1
EXHIBIT 10-l-1
ROCKWELL INTERNATIONAL CORPORATION
RESTRICTED STOCK AGREEMENT
To: X. X. Xxxxx, Xx.
In accordance with a determination of the Compensation and Management
Development Committee (the Committee) of the Board of Directors of Rockwell
International Corporation (Rockwell) applying the Corporation's policy, as set
forth in resolutions adopted by the Committee on July 6, 1994 entitled
"Compensation Deferral," as modified by resolutions adopted by the Committee
today entitled "Modify Section 162(m) Policy and Approve Form of Restricted
Stock" (the Section 162(m) Policy), 14,166 shares (Restricted Shares) of Common
Stock of Rockwell have been granted to you as Restricted Stock in payment of
the aggregate amount of $734,861.25, which is the excess over the sum of the
limitation of Section 162(m)(1) of the Internal Revenue Code, as amended, and
the Relocation Payments (as defined in the Section 162(m) Policy) of the base
salary, incentive awards and other compensation constituting "applicable
employee remuneration" for purposes of such Section 162(m) due you that has
been deferred pursuant to the Section 162(m) Policy.

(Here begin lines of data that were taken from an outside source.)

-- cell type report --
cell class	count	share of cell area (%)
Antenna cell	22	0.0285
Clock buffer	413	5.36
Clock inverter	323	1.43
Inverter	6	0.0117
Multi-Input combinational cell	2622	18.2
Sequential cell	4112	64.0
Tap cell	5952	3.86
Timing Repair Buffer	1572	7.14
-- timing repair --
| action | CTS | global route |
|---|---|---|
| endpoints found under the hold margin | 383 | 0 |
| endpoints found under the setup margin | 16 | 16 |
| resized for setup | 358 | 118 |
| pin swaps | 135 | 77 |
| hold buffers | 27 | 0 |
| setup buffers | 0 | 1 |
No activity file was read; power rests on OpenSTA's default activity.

These Restricted Shares have been granted to you today upon the
following terms and conditions:
1. Earnings of Restricted Shares
-----------------------------
(a) If (i) you shall continue as an employee of the Corporation
until the January 1 immediately following your attainment of age 62 or
such later age (not more than age 67) to which the Committee shall from
time to time have requested, prior to your attainment of age 62 (or
such later age as to which it shall have previously requested), that
you remain in service as an employee of the Corporation; or (ii) you
shall die or suffer a disability that shall continue for a continuous
period of at least six months prior to your attainment of age 62 (or
the later age prescribed pursuant to the preceding clause (a)(i)); or
(iii) a "change of control" (as defined for purposes of Article III,
Section 15(l)(1) of the Corporation's By-Laws) shall have occurred;
then you shall be deemed to have fully earned all the Restricted Shares
subject to this agreement.
(b) If your employment by the Corporation terminates prior to
the January 1 immediately following your attainment of age 62 (or the
later age prescribed pursuant to clause (a)(i) of this paragraph), you
shall be deemed not to have earned any of the Restricted Shares and
shall have no further rights with respect thereto unless the Board of
Directors or the Committee shall determine, in its sole discretion,
that your earlier retirement from service with the Corporation is in
the best interests of the Corporation.
2
2. Retention of Certificates for Restricted Shares
-----------------------------------------------
Certificates for the Restricted Shares and any dividends or
distributions thereon or in respect thereof that may be paid in
additional shares of Common Stock, other securities of the Corporation
or securities of another entity (Stock Dividends) shall be delivered to
and held by the Corporation until you shall have earned the Restricted
Shares in accordance with the provisions of paragraph 1. To facilitate
implementation of the provisions of this agreement, you undertake to
sign and deposit with the Corporation's Office of the Secretary a Stock
Transfer Power in the form of Attachment 1 hereto with respect to the
Restricted Shares and any stock Dividends thereon.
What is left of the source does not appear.